1. raw nUMI counts of all 2,002 STARmap single cells (cells × genes): [STARmap_cell_nUMI.csv](https://github.com/az7jh2/SDePER_Analysis/blob/main/Simulation/Run_SDePER_on_simulation_data/Scenario_1/ref_spatial/STARmap_cell_nUMI.csv)
2. raw nUMI counts of reference scRNA-seq data (cells × genes): `scRNA_data_full.csv`. Since the file size of csv file of raw nUMI matrix of all 23,178 cells and 45,768 genes is up to 2.3 GB, we do not provide this file in our repository. It's just a **matrix transpose** of [GSE115746_cells_exon_counts.csv.gz](https://www.ncbi.nlm.nih.gov/geo/download/?acc=GSE115746&format=file&file=GSE115746%5Fcells%5Fexon%5Fcounts%2Ecsv%2Egz) in [GSE115746](https://www.ncbi.nlm.nih.gov/geo/query/acc.cgi?acc=GSE115746) to satisty the file format requirement that rows as cells and columns as genes.
3. cell type annotations for cells of **the matched 12 cell types** in reference scRNA-seq data (cells × 1): [ref_scRNA_cell_celltype.csv](https://github.com/az7jh2/SDePER_Analysis/blob/main/Simulation/Run_SDePER_on_simulation_data/Scenario_1/ref_scRNA_seq/ref_scRNA_cell_celltype.csv)

NOTE: No adjacency matrix was used as input!

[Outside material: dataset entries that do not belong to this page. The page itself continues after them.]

==> src/rtl/alu_sekwencer_wielobajtowy_pkg.sv <==
// Shared definitions for the multi-byte ALU sequencer: 8-bit ALU opcodes,
// the wide command encoding and the sequencer FSM states.
package pakiet_alu;

  // 8-bit ALU opcodes
  localparam logic [3:0] OP_LD   = 4'b0000;
  localparam logic [3:0] OP_AND  = 4'b0001;
  localparam logic [3:0] OP_OR   = 4'b0010;
  localparam logic [3:0] OP_XOR  = 4'b0011;
  localparam logic [3:0] OP_ADD  = 4'b0100;
  localparam logic [3:0] OP_SUB  = 4'b0101;
  localparam logic [3:0] OP_INK  = 4'b0110;
  localparam logic [3:0] OP_NOT  = 4'b0111;
  localparam logic [3:0] OP_ADDC = 4'b1000;
  localparam logic [3:0] OP_SUBC = 4'b1001;

  // Wide command accepted on the start handshake
  typedef enum logic [1:0] {
    CMD_ADD = 2'b00,
    CMD_SUB = 2'b01,
    CMD_AND = 2'b10,
    CMD_XOR = 2'b11
  } cmd_e;

  // Sequencer states
  typedef enum logic [1:0] {
    BEZCZYNNY = 2'b00,
    WYKONAJ   = 2'b01,
    GOTOWE    = 2'b10
  } stan_e;

  // Arithmetic commands chain carry/borrow between bytes; logic ones do not.
  function automatic logic czy_arytm(input cmd_e k);
    return (k == CMD_ADD) || (k == CMD_SUB);
  endfunction

  // Byte opcode: the first byte starts the chain, later bytes consume the carry.
  function automatic logic [3:0] kod_operacji(input cmd_e k, input logic pierwszy);
    logic [3:0] kod;
    kod = OP_LD;
    case (k)
      CMD_ADD: kod = pierwszy ? OP_ADD : OP_ADDC;
      CMD_SUB: kod = pierwszy ? OP_SUB : OP_SUBC;
      CMD_AND: kod = OP_AND;
      CMD_XOR: kod = OP_XOR;
      default: kod = OP_LD;
    endcase
    return kod;
  endfunction

endpackage

==> src/rtl/alu_sekwencer_wielobajtowy.sv <==
// Multi-byte arithmetic sequencer: feeds a wide operation to an external
// 8-bit ALU one byte per cycle (LSB first), chains carry/borrow, and holds the
// assembled wide result and flags until the consumer accepts them.
module alu_sekwencer_wielobajtowy
  import pakiet_alu::*;
#(
  parameter int ROZM_DANYCH   = 8,
  parameter int LICZBA_BAJTOW = 2
) (
  input  logic                                 clk,
  input  logic                                 rst,
  input  logic                                 start_valid,
  output logic                                 start_ready,
  input  logic [1:0]                           cmd,
  input  logic [ROZM_DANYCH*LICZBA_BAJTOW-1:0] op_a,
  input  logic [ROZM_DANYCH*LICZBA_BAJTOW-1:0] op_b,
  output logic                                 wynik_valid,
  input  logic                                 wynik_ready,
  output logic [ROZM_DANYCH*LICZBA_BAJTOW-1:0] wynik,
  output logic                                 flaga_c,
  output logic                                 flaga_z,
  output logic                                 flaga_s,
  output logic                                 flaga_ov,
  output logic [ROZM_DANYCH-1:0]               alu_a,
  output logic [ROZM_DANYCH-1:0]               alu_b,
  output logic [3:0]                           alu_op,
  output logic                                 alu_c_in,
  input  logic [ROZM_DANYCH-1:0]               alu_out,
  input  logic                                 alu_c,
  input  logic                                 alu_ov
);

  localparam int W  = ROZM_DANYCH * LICZBA_BAJTOW;
  localparam int IW = (LICZBA_BAJTOW > 1) ? $clog2(LICZBA_BAJTOW) : 1;
  localparam logic [IW-1:0] OSTATNI_IDX = IW'(LICZBA_BAJTOW - 1);

  stan_e                  stan_q, stan_d;
  cmd_e                   cmd_q;
  logic [W-1:0]           a_q, b_q;
  logic [IW-1:0]          idx_q;
  logic                   zero_q;
  logic                   carry_q;
  logic                   ov_q;
  logic [ROZM_DANYCH-1:0] wynik_bajty_q [LICZBA_BAJTOW];

  logic [ROZM_DANYCH-1:0] a_bajty [LICZBA_BAJTOW];
  logic [ROZM_DANYCH-1:0] b_bajty [LICZBA_BAJTOW];
  logic [W-1:0]           wynik_pak;
  logic                   ostatni;
  logic                   gotowe;

  // Split latched operands into bytes and pack the assembled result bytes
  genvar gi;
  generate
    for (gi = 0; gi < LICZBA_BAJTOW; gi++) begin : g_bajty
      assign a_bajty[gi] = a_q[gi*ROZM_DANYCH +: ROZM_DANYCH];
      assign b_bajty[gi] = b_q[gi*ROZM_DANYCH +: ROZM_DANYCH];
      assign wynik_pak[gi*ROZM_DANYCH +: ROZM_DANYCH] = wynik_bajty_q[gi];
    end
  endgenerate

  assign ostatni = (idx_q == OSTATNI_IDX);
  assign gotowe  = (stan_q == GOTOWE);

  // Result and flags are only presented while held; otherwise they read as zero
  // so a reset mid-operation never exposes a partial result.
  assign wynik    = gotowe ? wynik_pak : '0;
  assign flaga_c  = gotowe && czy_arytm(cmd_q) && carry_q;
  assign flaga_z  = gotowe && zero_q;
  assign flaga_s  = gotowe && wynik_pak[W-1];
  assign flaga_ov = gotowe && czy_arytm(cmd_q) && ov_q;

  // State register
  always_ff @(posedge clk) begin
    if (rst) begin
      stan_q <= BEZCZYNNY;
    end else begin
      stan_q <= stan_d;
    end
  end

  // Next-state logic plus handshake and ALU drive
  always_comb begin
    stan_d      = stan_q;
    start_ready = 1'b0;
    wynik_valid = 1'b0;
    alu_a       = '0;
    alu_b       = '0;
    alu_op      = OP_LD;
    alu_c_in    = 1'b0;
    case (stan_q)
      BEZCZYNNY: begin
        start_ready = 1'b1;
        if (start_valid) begin
          stan_d = WYKONAJ;
        end
      end
      WYKONAJ: begin
        alu_a    = a_bajty[idx_q];
        alu_b    = b_bajty[idx_q];
        alu_op   = kod_operacji(cmd_q, idx_q == '0);
        // Carry from the previous byte only matters for chained arithmetic
        alu_c_in = czy_arytm(cmd_q) && (idx_q != '0) && carry_q;
        if (ostatni) begin
          stan_d = GOTOWE;
        end
      end
      GOTOWE: begin
        wynik_valid = 1'b1;
        if (wynik_ready) begin
          stan_d = BEZCZYNNY;
        end
      end
      default: stan_d = BEZCZYNNY;
    endcase
  end

  // Operand latch and per-byte capture of ALU result, carry, overflow and zero
  always_ff @(posedge clk) begin
    if (rst) begin
      cmd_q   <= CMD_ADD;
      a_q     <= '0;
      b_q     <= '0;
      idx_q   <= '0;
      zero_q  <= 1'b0;
      carry_q <= 1'b0;
      ov_q    <= 1'b0;
      for (int j = 0; j < LICZBA_BAJTOW; j++) begin
        wynik_bajty_q[j] <= '0;
      end
    end else begin
      case (stan_q)
        BEZCZYNNY: begin
          if (start_valid) begin
            cmd_q   <= cmd_e'(cmd);
            a_q     <= op_a;
            b_q     <= op_b;
            idx_q   <= '0;
            zero_q  <= 1'b1;
            carry_q <= 1'b0;
            ov_q    <= 1'b0;
          end
        end
        WYKONAJ: begin
          wynik_bajty_q[idx_q] <= alu_out;
          carry_q <= alu_c;
          ov_q    <= alu_ov;
          zero_q  <= zero_q && (alu_out == '0);
          if (!ostatni) begin
            idx_q <= idx_q + IW'(1);
          end
        end
        default: ;
      endcase
    end
  end

endmodule
==> config.mk <==
export PLATFORM = sky130hd
export DESIGN_NAME = alu_sekwencer_wielobajtowy
export DESIGN_NICKNAME = d
export VERILOG_FILES = /design/src/rtl/alu_sekwencer_wielobajtowy_pkg.sv /design/src/rtl/alu_sekwencer_wielobajtowy.sv
export SDC_FILE = /design/constraint.sdc
export NUM_CORES = 1
export LEC_CHECK = 0
export CELL_PAD_IN_SITES_DETAIL_PLACEMENT = 1
export CELL_PAD_IN_SITES_GLOBAL_PLACEMENT = 1
export CORE_MARGIN = 8
export CORE_UTILIZATION = 34
export DETAILED_ROUTE_END_ITERATION = 8
export GPL_TIMING_DRIVEN = 1
export PLACE_DENSITY_LB_ADDON = 0.1
export SYNTH_ARGS = -nofsm -noshare
export SYNTH_HDL_FRONTEND = slang
export SYNTH_SLANG_ARGS = --single-unit
==> constraint.sdc <==
create_clock -name clk -period 2.9 [get_ports clk]
set_clock_uncertainty 0.2 [all_clocks]
set_input_delay 0.58 -clock clk [delete_from_list [all_inputs] [get_ports clk]]
set_output_delay 0.58 -clock clk [all_outputs]
set_load 0.01 [all_outputs]
Word-level counts from Yosys, hierarchy flattened. Memory sizes are Yosys's and may differ from the RTL's. Cells that the tools add are included.

Register bits after elaboration: 40. Latch bits: 0. Bits in writable memories: 16. ROM bits: 0. Input port bits: 48. Output and inout port bits: 43. Word-level logic and storage cells: 72. Memories: 1.

Memories: wynik_bajty_q (words 2, width 8, read ports 2, clocked after Yosys merged registers in 0, write ports 2, line alu_sekwencer_wielobajtowy.sv:44) `logic [ROZM_DANYCH-1:0] wynik_bajty_q [LICZBA_BAJTOW];`.

$add $sub $neg: 1. $mul: 0. Divide/modulo/power cells: 0. Order comparisons: 1. Equal/unequal tests: 8. Shifts and indexed selects: 0. Mux-type cells: 35. Bitwise operators: 1. Reductions and logical operators: 17.

Operator list (number): $mux 8 (9); $mux 16 (1); $pmux 4 s4 (1); $mux 1 (13); $mux 4 (3); $logic_and 1x1->1 (8); $logic_not 8->1 (1); $pmux 1 s2 (4); $reduce_or 8->1 (1); $eq 2x2->1 const B (3); $mux 2 (3); $ne 2x2->1 const B (3); $pmux 2 s3 (1); $eq 2x1->1 const B (2); $logic_not 2->1 (2); $reduce_and 2->1 (2); $reduce_and 3->1 (1); $ge 2x2->1 const B (1); $not 1->2 (1); $reduce_bool 2->1 (1); $add 1x1->1 const B (1); $logic_or 1x1->1 (1).

Logic depth before layout (Yosys ltp).
Depth in word-level cells: 6. Gate-level depth with buffers: 5. Mapped depth without buffers: 3.

Worst setup path before layout. No wires, ideal clock.

Path kind: register to output. Start point: reg stan_q[1]. End point: out alu_c_in. Data arrival time: 1.196 ns. Path slack: 0.924 ns. Stages on the path, launching flop included: 5. Cell sequence: dfxtp_1 > nand2b_1 > buf_2 > nor3b_1 > and2_1.

Word-level cells in the longest chain between the ends: 2.

RTL lines: start, declared (line alu_sekwencer_wielobajtowy.sv:37) `stan_e stan_q, stan_d;`; start signal, assigned (line alu_sekwencer_wielobajtowy.sv:78) `stan_q <= stan_d;`; $eq 2x1->1 (line alu_sekwencer_wielobajtowy.sv:91) `case (stan_q)`; $mux 1 (line alu_sekwencer_wielobajtowy.sv:91); end, declared (line alu_sekwencer_wielobajtowy.sv:27) `output logic alu_c_in,`.

Every way passes these cells.

Final worst setup path.
Start point: reg stan_q[0]. End point: out alu_c_in.

Same word-level chain as after synthesis.

==> qor.yml <==
synth_top_cell_by_area: "dfxtp_1"
cts_buffer_depth: 2
drt_iter0_drc: 138
grt_first_pass_wirelength_um: 10900
start_util: 0.344
fmax_mhz: 374
clk_pin_slew_ns: 0.09
cp_cell_sequence: "nand2b_1 -> nor3b_1 -> and2_1 -> clkdlybuf4s50_1"
yosysUniqueCellTypes: 23
routed_wl_um: 6720
tns_ns: 0
cts_max_level: 2
end_kind: "primary output"
p_leak_nw: 1.27
io_pins: 91
route.detailed.drc: 0
route.vias.total: 2128
cts_root_buf: "clkbuf_8"
slowest_stage: "clkdlybuf4s50_1"
synth_top_cell_area_share: 0.326
clock-sinks: 56
pwr-share-comb: 0.176
rr_worst_depth: 4
internal_power_mw: 1.17
worstMarginPinSlew_ns: 0.397
slowest_delay_ns: 0.53
power_mw: 1.57
muxShareOfSynthArea: 0.0652
synth-xor-area-share: 0
seqPwrFrac: 0.564
drive_gt1_frac: 0.0467
fp.dieW_um: 101
ys_ff_latch: 56
final_cell_mix: "clkdlybuf4s50_1 (89), nand2_1 (71), dfxtp_1 (40), a21oi_1 (39), and2_1 (34)"
cts_buffers: 5
synth_top_family_by_area: "simple AND/OR/NAND/NOR gates"
coreArea_um2: 7140
swShare: 0.256
cts_tree: "built"
powerDensity_nw_per_um2: 446
post_cts_resized: 0
drv_cap: 0
crit_path_max_fanout: 6
synth_seq_area_share: 0.521
synth-simple-area-share: 0.289
die_y_um: 101
antenna_found_initial: 0
ant_nets: 0
antenna_cells: 0
ir_drop_v: 0.000226
slew_viol_final: 0
synthAdderAreaFrac: 0
wl_per_cell_um: 14.5
arrival_ns: 1.90
rsz0062_at_grt: "false"
rows: 31
hold_viol_final: 0
grt_max_degree: 39
die-area_um2: 10200
yosys_warnings: 0
clkPwrFrac: 0.261
area_delta_synth_final_pct: 43.0
port-buffer-count: 90
syn-num-nets: 327
hpwl_um: 5030
synth_cells: 279
drtPass1Iterations: 4
final-setup-viol-count: 0
hold_path.class: "flop to flop"
grt_overflow_total: 0
path_class: "flop to primary output"
grt_pass1_vias: 2237
status: "finished clean"
crit_required_ns: 2.12
synth.avg_cell_area_um2: 8.81
synthTopCellsByArea: "dfxtp_1 (33%), edfxtp_1 (20%), nand2_1 (11%)"
vias_per_cell: 4.60
min_path_cells: 2
syn_area_um2: 2460
gp_congestion: 0.735
clk_latency_ns: 0.30
grt.total_usage: 0.135
cts_setup_buffers: 0
start_kind: "flop"
nNetsFinal: 411
hold_buffers: 0
power.switching_mw: 0.401
synth_compound_area_frac: 0.0830
period_minus_slack_ns: 2.68
relSlewSlack: 0.736
final_common_cell: "clkdlybuf4s50_1"
finalCritPeriodShare: 0.923
-- cell usage after synthesis --
library cell  number
nor3b_2            2
buf_4              3
mux2i_1           16
clkbuf_1           9
nand3_1            2
nand2_1           71
dfxtp_1           40
nand2b_1           5
a21oi_1           39
buf_6              1
buf_2              7
or3b_1             1
nor2b_1            2
a21oi_2            1
edfxtp_1          16
and2_1            34
nor3_2             1
nor2_1            21
and3b_1            2
and3_1             1
nor3_1             2
nor3b_1            1
nor4_1             2
-- flip-flops by register name, summed over array words and instances, names as in the netlist --
name and cells:
idx_q 1, wynik_bajty_q 16, carry_q 1, b_q 16, stan_q 2, a_q 16, cmd_q 2, ov_q 1
zero_q 1
-- critical path: cells and delay by family, from the launching register on --
family        cells  cell delay [ns]
buf+inv           1             0.53
simple gates      3             0.60
flops             1             0.46
-- power groups by stage --
stage	clock [mW]	sequential, mW	combinational (mW)
2_1_floorplan	0	0.894	0.151
3_3_place_gp	0	0.899	0.277
3_5_place_dp	0	0.902	0.281
4_1_cts	0.430	0.884	0.282
5_1_grt	0.457	0.890	0.306
6_report	0.409	0.883	0.275
-- through the flow --
stage / worst slack [ns] / cell area [um^2] / util / hold WS (ns) / cells
2_1_floorplan: 0.924 / 2460 / - / 0.236 / 279
3_3_place_gp: 0.635 / 3430 / 0.481 / 0.243 / 455
3_5_place_dp: 0.553 / 3430 / 0.481 / 0.250 / 455
4_1_cts: 0.193 / 3510 / 0.492 / 0.264 / 463
5_1_grt: 0.0688 / 3510 / 0.492 / 0.275 / 463
6_report: 0.225 / 3510 / 0.492 / 0.261 / 463
-- cells by family after synthesis --
kind of cell / after synthesis
AND/OR/NAND/NOR: 147
multiplexers: 16
flip-flops: 56
buffers and inverters: 20
AO/OA/AOI/OAI: 40
-- final cells by class --
| class | count | area [um^2] |
|---|---|---|
| Fill cell | 880 | 3620 |
| Sequential cell | 56 | 1280 |
| Multi-Input combinational cell | 203 | 1080 |
| Timing Repair Buffer | 97 | 948 |
| Tap cell | 99 | 124 |
| Clock buffer | 7 | 76.3 |
| Clock inverter | 1 | 3.75 |
-- final timing paths --
| path | from | slack, ns | endpoint |
|---|---|---|---|
| hold / removal | b_q[4] | 0.26 | b_q[4] |
| setup reg to reg | stan_q[0] | 1.12 | wynik_bajty_q[1][2] |
| setup / recovery | stan_q[0] | 0.22 | alu_c_in |
| hold reg to reg | b_q[4] | 0.26 | b_q[4] |
-- routing by layer --
metal,global-route usage,routed length [um],vias up
met4,0.0412,77,0
met1,0.153,3030,986
li1,-,-,1074
met3,0.0352,374,7
met5,0,0,-
met2,0.239,3240,61
Power figures use the tool's default switching activity.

==================================================================================================================

SDePER settings are:

* number of used CPU cores `n_core`: 64
* **whether to use CVAE to remove platform effect `use_cvae`: false**

ALL other options are left as default.

==================================================================================================================

the `bash` command to start cell type deconvolution is

`runDeconvolution -q STARmap_cell_nUMI.csv -r scRNA_data_full.csv -c ref_scRNA_cell_celltype.csv -n 64 --use_cvae false`

Note this Notebook uses **SDePER v1.5.0**. Cell type deconvolution result is renamed as [PlatEffDemo_ref_scRNA_SDePER_NO_CVAE_celltype_proportions.csv](https://github.com/az7jh2/SDePER_Analysis/blob/main/Simulation/Run_SDePER_on_simulation_data/PlatEffDemo/PlatEffDemo_ref_scRNA_SDePER_NO_CVAE_celltype_proportions.csv).

In [1]:
import subprocess

cmd = '''runDeconvolution -q STARmap_cell_nUMI.csv \
                          -r scRNA_data_full.csv \
                          -c ref_scRNA_cell_celltype.csv \
                          -n 64 \
                          --use_cvae false
'''

subprocess.run(cmd, check=True, text=True, shell=True)


SDePER (Spatial Deconvolution method with Platform Effect Removal) v1.5.0


running options:
spatial_file: /home/exouser/Spatial/STARmap_cell_nUMI.csv
ref_file: /home/exouser/Spatial/scRNA_data_full.csv
ref_celltype_file: /home/exouser/Spatial/ref_scRNA_cell_celltype.csv
marker_file: None
loc_file: None
A_file: None
n_cores: 64
threshold: 0
use_cvae: False
use_imputation: False
diagnosis: False
verbose: True
use_fdr: True
p_val_cutoff: 0.05
fc_cutoff: 1.2
pct1_cutoff: 0.3
pct2_cutoff: 0.1
sortby_fc: True
n_marker_per_cmp: 20
filter_cell: True
filter_gene: True
n_hv_gene: 200
n_pseudo_spot: 100000
pseudo_spot_min_cell: 2
pseudo_spot_max_cell: 8
seq_depth_scaler: 10000
cvae_input_scaler: 10
cvae_init_lr: 0.01
num_hidden_layer: 1
use_batch_norm: True
cvae_train_epoch: 500
use_spatial_pseudo: False
redo_de: True
seed: 383
lambda_r: [0.1, 0.268, 0.72, 1.931, 5.179, 13.895, 37.276, 100.0]
lambda_g: [0.1, 0.268, 0.72, 1.931, 5.179, 13.895, 37.276, 100.0]
diameter: 200
impute_diameter: [160, 

CompletedProcess(args='runDeconvolution -q STARmap_cell_nUMI.csv                           -r scRNA_data_full.csv                           -c ref_scRNA_cell_celltype.csv                           -n 64                           --use_cvae false\n', returncode=0)